# Your assignment
Retype each line of the listing below, from the first through the one holding "A second synthesis with hierarchy kept.", with no other lines.

# Data for analysis
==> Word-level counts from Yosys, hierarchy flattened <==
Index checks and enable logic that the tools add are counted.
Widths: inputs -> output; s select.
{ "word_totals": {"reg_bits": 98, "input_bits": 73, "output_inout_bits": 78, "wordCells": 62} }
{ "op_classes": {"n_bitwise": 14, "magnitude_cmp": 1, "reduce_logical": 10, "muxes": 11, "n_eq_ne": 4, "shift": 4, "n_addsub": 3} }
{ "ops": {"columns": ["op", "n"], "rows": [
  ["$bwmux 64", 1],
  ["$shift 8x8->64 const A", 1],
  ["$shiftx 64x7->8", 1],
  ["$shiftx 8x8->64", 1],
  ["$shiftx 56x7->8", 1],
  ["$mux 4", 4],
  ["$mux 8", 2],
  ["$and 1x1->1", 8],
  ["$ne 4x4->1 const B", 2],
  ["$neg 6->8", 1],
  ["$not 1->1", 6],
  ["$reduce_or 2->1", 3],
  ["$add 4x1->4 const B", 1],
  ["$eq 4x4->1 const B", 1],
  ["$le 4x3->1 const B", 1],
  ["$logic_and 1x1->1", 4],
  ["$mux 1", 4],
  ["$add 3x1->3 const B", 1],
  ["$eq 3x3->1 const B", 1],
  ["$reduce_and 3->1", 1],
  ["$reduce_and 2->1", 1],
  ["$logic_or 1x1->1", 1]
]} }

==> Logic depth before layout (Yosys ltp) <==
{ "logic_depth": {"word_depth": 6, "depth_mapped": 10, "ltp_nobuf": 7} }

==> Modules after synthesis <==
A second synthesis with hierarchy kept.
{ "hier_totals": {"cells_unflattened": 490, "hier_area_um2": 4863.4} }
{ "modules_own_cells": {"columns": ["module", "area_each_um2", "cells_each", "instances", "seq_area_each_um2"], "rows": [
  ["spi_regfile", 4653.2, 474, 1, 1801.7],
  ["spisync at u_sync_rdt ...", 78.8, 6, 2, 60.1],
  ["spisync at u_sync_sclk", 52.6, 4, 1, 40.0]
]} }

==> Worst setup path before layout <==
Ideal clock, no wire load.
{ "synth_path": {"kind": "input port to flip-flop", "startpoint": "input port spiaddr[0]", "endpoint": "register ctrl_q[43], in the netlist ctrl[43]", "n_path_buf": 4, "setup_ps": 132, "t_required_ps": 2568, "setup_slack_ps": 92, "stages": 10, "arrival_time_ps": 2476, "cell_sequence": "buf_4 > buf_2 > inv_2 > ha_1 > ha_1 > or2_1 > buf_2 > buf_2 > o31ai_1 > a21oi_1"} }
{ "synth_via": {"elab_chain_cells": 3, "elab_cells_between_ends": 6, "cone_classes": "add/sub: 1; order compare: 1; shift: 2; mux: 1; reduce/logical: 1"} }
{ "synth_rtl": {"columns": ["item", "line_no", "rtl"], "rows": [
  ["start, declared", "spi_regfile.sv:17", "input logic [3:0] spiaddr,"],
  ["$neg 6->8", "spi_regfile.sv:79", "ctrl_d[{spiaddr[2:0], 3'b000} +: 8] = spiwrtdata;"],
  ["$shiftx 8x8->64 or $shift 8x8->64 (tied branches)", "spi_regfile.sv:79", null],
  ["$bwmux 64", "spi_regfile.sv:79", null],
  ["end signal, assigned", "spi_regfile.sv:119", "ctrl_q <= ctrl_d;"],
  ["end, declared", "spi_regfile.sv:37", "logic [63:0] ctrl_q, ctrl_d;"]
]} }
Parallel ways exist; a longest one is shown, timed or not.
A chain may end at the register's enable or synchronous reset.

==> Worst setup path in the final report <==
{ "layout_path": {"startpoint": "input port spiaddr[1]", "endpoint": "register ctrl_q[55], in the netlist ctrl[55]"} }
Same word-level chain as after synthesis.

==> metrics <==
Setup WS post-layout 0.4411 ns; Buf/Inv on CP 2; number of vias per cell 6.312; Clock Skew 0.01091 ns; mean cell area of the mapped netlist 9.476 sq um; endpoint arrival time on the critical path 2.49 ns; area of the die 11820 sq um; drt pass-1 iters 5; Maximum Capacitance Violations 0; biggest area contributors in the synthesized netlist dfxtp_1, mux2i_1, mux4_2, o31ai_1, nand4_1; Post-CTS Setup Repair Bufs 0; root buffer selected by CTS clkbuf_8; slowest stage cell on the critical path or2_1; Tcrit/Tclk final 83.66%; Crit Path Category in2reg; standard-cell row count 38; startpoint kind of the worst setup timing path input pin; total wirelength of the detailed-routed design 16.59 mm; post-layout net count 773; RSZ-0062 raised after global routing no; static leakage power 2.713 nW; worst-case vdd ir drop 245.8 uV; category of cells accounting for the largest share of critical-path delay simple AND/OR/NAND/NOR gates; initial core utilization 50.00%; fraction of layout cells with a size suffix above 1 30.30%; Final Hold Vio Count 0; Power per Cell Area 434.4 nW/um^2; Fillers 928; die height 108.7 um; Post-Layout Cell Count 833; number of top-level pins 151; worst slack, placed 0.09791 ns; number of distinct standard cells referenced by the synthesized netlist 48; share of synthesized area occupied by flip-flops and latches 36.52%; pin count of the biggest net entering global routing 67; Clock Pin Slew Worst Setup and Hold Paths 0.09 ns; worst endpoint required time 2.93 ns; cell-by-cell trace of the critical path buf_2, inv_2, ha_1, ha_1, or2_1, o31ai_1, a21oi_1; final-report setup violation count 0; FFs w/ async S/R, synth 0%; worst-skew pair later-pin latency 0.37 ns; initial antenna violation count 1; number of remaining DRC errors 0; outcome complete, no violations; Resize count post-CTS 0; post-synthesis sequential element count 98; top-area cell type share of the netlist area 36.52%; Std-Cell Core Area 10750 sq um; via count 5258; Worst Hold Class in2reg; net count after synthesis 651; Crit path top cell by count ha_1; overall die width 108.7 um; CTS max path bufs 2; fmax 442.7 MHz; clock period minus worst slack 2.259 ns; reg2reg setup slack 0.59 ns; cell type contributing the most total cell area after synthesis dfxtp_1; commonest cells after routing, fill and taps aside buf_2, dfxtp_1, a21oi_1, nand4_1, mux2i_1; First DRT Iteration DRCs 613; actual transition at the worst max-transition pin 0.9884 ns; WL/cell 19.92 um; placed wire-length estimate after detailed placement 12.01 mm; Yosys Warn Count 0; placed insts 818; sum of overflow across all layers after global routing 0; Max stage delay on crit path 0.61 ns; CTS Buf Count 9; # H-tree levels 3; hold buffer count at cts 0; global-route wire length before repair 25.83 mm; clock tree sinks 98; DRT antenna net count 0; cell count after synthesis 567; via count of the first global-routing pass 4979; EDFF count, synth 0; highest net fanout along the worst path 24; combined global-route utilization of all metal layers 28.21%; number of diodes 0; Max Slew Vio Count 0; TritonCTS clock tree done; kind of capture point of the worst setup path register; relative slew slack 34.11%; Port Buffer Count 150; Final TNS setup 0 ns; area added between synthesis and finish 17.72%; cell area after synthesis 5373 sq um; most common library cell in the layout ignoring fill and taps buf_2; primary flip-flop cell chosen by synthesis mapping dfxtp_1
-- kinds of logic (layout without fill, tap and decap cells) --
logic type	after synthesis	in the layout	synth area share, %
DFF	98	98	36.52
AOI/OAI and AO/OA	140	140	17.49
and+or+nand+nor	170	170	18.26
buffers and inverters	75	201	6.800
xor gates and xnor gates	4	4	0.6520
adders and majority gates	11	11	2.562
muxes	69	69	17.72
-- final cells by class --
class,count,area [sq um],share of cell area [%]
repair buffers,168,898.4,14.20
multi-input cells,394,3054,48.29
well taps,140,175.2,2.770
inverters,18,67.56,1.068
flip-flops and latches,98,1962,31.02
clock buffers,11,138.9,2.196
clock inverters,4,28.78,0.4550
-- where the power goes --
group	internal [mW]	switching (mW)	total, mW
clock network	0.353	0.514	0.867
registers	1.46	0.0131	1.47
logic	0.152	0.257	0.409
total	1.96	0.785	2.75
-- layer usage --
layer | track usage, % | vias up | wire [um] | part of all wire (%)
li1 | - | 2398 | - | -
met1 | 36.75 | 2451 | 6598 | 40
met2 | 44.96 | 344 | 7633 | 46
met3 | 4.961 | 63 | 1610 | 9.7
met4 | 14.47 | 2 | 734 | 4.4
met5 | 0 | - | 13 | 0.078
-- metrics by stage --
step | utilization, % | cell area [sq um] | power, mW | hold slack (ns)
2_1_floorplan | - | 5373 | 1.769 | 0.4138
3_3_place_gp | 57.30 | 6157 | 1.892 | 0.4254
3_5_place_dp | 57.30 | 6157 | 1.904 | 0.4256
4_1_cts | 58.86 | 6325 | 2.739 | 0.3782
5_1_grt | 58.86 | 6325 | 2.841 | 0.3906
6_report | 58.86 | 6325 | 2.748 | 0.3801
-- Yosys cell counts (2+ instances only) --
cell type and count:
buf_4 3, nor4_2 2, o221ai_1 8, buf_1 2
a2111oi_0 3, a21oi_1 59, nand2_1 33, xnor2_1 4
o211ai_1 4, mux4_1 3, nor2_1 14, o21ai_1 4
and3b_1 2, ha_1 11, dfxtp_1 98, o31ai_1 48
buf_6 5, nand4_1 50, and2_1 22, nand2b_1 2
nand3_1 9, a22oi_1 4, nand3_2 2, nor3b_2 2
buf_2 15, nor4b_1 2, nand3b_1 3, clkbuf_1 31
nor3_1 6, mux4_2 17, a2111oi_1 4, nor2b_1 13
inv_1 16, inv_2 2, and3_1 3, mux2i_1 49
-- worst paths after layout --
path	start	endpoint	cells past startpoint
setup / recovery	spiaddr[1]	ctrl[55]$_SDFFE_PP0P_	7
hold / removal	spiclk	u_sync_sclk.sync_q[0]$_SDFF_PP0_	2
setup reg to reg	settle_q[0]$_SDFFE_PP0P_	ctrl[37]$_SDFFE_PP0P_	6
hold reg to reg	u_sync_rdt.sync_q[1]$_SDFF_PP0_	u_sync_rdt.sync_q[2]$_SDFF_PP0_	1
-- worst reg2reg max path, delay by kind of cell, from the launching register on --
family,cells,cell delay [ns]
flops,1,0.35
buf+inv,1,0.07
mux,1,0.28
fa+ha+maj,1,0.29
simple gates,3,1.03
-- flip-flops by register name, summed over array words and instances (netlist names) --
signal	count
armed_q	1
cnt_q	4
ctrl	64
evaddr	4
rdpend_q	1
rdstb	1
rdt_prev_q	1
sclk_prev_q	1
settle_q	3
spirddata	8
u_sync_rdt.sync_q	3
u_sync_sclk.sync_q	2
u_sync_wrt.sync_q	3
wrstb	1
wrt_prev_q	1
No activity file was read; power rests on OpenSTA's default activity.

# Task output
==> Word-level counts from Yosys, hierarchy flattened <==
Index checks and enable logic that the tools add are counted.
Widths: inputs -> output; s select.
{ "word_totals": {"reg_bits": 98, "input_bits": 73, "output_inout_bits": 78, "wordCells": 62} }
{ "op_classes": {"n_bitwise": 14, "magnitude_cmp": 1, "reduce_logical": 10, "muxes": 11, "n_eq_ne": 4, "shift": 4, "n_addsub": 3} }
{ "ops": {"columns": ["op", "n"], "rows": [
  ["$bwmux 64", 1],
  ["$shift 8x8->64 const A", 1],
  ["$shiftx 64x7->8", 1],
  ["$shiftx 8x8->64", 1],
  ["$shiftx 56x7->8", 1],
  ["$mux 4", 4],
  ["$mux 8", 2],
  ["$and 1x1->1", 8],
  ["$ne 4x4->1 const B", 2],
  ["$neg 6->8", 1],
  ["$not 1->1", 6],
  ["$reduce_or 2->1", 3],
  ["$add 4x1->4 const B", 1],
  ["$eq 4x4->1 const B", 1],
  ["$le 4x3->1 const B", 1],
  ["$logic_and 1x1->1", 4],
  ["$mux 1", 4],
  ["$add 3x1->3 const B", 1],
  ["$eq 3x3->1 const B", 1],
  ["$reduce_and 3->1", 1],
  ["$reduce_and 2->1", 1],
  ["$logic_or 1x1->1", 1]
]} }

==> Logic depth before layout (Yosys ltp) <==
{ "logic_depth": {"word_depth": 6, "depth_mapped": 10, "ltp_nobuf": 7} }

==> Modules after synthesis <==
A second synthesis with hierarchy kept.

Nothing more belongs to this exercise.